• [Task goal]: In the entries that follow, the line with "export DESIGN_NAME = branch_predictor_top" opens the range and the line with "export CORE_MARGIN = 2" closes it; repeat that range exactly, both lines included.

(Data supplied Opens)

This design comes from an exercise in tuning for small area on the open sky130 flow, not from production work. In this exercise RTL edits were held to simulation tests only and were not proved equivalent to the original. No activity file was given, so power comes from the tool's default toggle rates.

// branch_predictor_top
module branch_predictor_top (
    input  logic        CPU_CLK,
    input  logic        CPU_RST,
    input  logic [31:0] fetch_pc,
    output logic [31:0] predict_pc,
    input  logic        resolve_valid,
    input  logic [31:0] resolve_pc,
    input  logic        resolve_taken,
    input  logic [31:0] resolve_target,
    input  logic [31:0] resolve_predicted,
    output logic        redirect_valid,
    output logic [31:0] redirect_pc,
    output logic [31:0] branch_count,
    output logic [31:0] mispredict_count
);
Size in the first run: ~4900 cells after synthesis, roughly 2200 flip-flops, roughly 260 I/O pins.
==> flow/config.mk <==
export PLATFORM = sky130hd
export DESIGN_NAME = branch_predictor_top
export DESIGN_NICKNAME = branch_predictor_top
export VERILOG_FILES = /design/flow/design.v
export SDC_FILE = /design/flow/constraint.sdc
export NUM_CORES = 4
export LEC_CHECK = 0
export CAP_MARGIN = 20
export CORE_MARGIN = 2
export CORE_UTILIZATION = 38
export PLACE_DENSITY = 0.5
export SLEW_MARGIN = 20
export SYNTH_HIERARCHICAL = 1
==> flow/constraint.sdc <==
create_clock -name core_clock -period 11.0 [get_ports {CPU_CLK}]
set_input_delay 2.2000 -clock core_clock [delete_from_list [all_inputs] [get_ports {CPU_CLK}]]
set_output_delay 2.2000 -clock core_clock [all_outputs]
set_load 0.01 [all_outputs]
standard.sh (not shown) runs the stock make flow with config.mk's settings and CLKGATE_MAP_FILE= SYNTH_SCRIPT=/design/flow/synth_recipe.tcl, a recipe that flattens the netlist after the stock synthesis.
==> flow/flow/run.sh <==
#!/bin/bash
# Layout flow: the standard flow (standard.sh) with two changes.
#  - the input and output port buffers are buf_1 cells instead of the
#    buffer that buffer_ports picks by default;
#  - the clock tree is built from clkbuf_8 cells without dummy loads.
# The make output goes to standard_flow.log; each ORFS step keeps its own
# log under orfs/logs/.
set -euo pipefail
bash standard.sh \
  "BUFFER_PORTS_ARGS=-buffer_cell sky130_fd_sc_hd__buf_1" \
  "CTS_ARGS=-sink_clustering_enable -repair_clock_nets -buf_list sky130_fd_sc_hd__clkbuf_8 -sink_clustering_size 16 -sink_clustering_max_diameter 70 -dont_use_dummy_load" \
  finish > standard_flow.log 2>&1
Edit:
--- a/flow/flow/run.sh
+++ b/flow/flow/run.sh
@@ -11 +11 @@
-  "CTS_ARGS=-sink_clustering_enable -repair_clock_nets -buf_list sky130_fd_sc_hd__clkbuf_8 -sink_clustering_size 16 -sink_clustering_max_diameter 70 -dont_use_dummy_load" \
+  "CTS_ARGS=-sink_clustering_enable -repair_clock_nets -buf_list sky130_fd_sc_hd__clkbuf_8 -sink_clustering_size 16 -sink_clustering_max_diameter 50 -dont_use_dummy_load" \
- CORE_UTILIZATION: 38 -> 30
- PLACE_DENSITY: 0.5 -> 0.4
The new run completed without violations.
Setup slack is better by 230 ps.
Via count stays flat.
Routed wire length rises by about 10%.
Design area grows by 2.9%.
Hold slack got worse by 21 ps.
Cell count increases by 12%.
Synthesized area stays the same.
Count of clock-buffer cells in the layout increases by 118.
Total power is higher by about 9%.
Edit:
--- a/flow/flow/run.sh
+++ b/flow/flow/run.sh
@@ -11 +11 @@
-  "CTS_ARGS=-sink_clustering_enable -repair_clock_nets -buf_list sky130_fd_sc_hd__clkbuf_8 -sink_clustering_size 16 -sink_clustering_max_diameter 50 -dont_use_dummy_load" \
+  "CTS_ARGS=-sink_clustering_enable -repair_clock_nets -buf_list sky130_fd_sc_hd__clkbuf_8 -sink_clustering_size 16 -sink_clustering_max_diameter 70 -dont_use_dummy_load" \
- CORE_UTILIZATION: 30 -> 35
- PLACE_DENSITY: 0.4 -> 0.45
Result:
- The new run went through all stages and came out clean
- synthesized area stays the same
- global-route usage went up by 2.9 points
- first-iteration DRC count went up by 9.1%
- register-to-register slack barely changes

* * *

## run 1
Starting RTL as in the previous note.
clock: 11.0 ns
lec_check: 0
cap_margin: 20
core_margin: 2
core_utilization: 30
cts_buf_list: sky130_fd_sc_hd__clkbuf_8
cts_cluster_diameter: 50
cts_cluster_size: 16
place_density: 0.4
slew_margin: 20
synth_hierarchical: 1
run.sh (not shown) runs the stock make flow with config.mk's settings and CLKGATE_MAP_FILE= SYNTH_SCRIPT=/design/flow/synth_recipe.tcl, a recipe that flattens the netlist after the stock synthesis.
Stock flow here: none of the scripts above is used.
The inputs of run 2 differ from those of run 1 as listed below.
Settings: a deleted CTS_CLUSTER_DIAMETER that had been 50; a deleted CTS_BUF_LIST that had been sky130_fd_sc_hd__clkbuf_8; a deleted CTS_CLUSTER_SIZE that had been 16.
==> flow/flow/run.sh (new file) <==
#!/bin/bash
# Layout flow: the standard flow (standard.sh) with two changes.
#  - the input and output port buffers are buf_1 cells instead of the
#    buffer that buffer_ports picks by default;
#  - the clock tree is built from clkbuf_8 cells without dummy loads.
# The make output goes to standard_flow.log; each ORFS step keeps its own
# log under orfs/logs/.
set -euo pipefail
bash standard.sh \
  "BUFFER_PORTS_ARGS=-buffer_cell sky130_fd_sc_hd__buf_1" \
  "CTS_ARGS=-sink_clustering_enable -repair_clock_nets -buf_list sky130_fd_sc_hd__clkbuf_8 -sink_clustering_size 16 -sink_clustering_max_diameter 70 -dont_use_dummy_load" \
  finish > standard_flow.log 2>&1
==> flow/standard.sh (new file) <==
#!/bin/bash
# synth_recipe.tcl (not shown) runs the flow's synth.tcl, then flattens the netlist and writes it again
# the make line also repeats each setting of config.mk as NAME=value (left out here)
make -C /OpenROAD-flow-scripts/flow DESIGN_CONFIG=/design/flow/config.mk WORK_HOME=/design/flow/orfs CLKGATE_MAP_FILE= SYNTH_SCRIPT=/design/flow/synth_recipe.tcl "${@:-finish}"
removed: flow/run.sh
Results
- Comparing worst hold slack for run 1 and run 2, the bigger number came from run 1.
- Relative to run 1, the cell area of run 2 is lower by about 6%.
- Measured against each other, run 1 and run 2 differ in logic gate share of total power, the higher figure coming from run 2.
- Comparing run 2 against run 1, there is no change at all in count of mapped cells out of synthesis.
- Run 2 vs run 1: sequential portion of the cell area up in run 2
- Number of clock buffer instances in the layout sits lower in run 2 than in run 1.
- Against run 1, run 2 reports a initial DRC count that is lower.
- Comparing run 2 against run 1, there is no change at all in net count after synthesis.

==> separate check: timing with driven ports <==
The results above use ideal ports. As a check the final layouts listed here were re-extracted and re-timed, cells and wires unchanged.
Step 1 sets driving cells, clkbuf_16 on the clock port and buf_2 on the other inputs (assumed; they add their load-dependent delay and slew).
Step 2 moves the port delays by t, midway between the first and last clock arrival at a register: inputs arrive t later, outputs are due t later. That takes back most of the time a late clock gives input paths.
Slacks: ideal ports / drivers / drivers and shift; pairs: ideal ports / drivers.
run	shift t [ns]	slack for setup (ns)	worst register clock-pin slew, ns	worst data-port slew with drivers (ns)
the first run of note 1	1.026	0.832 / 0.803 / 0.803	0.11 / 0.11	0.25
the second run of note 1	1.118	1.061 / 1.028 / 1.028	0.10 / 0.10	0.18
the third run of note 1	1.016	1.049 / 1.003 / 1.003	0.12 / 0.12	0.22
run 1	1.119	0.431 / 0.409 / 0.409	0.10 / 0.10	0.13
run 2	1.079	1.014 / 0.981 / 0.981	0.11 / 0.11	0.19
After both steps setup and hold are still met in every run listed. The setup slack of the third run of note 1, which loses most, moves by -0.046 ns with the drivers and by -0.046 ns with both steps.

(Data supplied Closes)

• [Reply to the task]:
export DESIGN_NAME = branch_predictor_top
export DESIGN_NICKNAME = branch_predictor_top
export VERILOG_FILES = /design/flow/design.v
export SDC_FILE = /design/flow/constraint.sdc
export NUM_CORES = 4
export LEC_CHECK = 0
export CAP_MARGIN = 20
export CORE_MARGIN = 2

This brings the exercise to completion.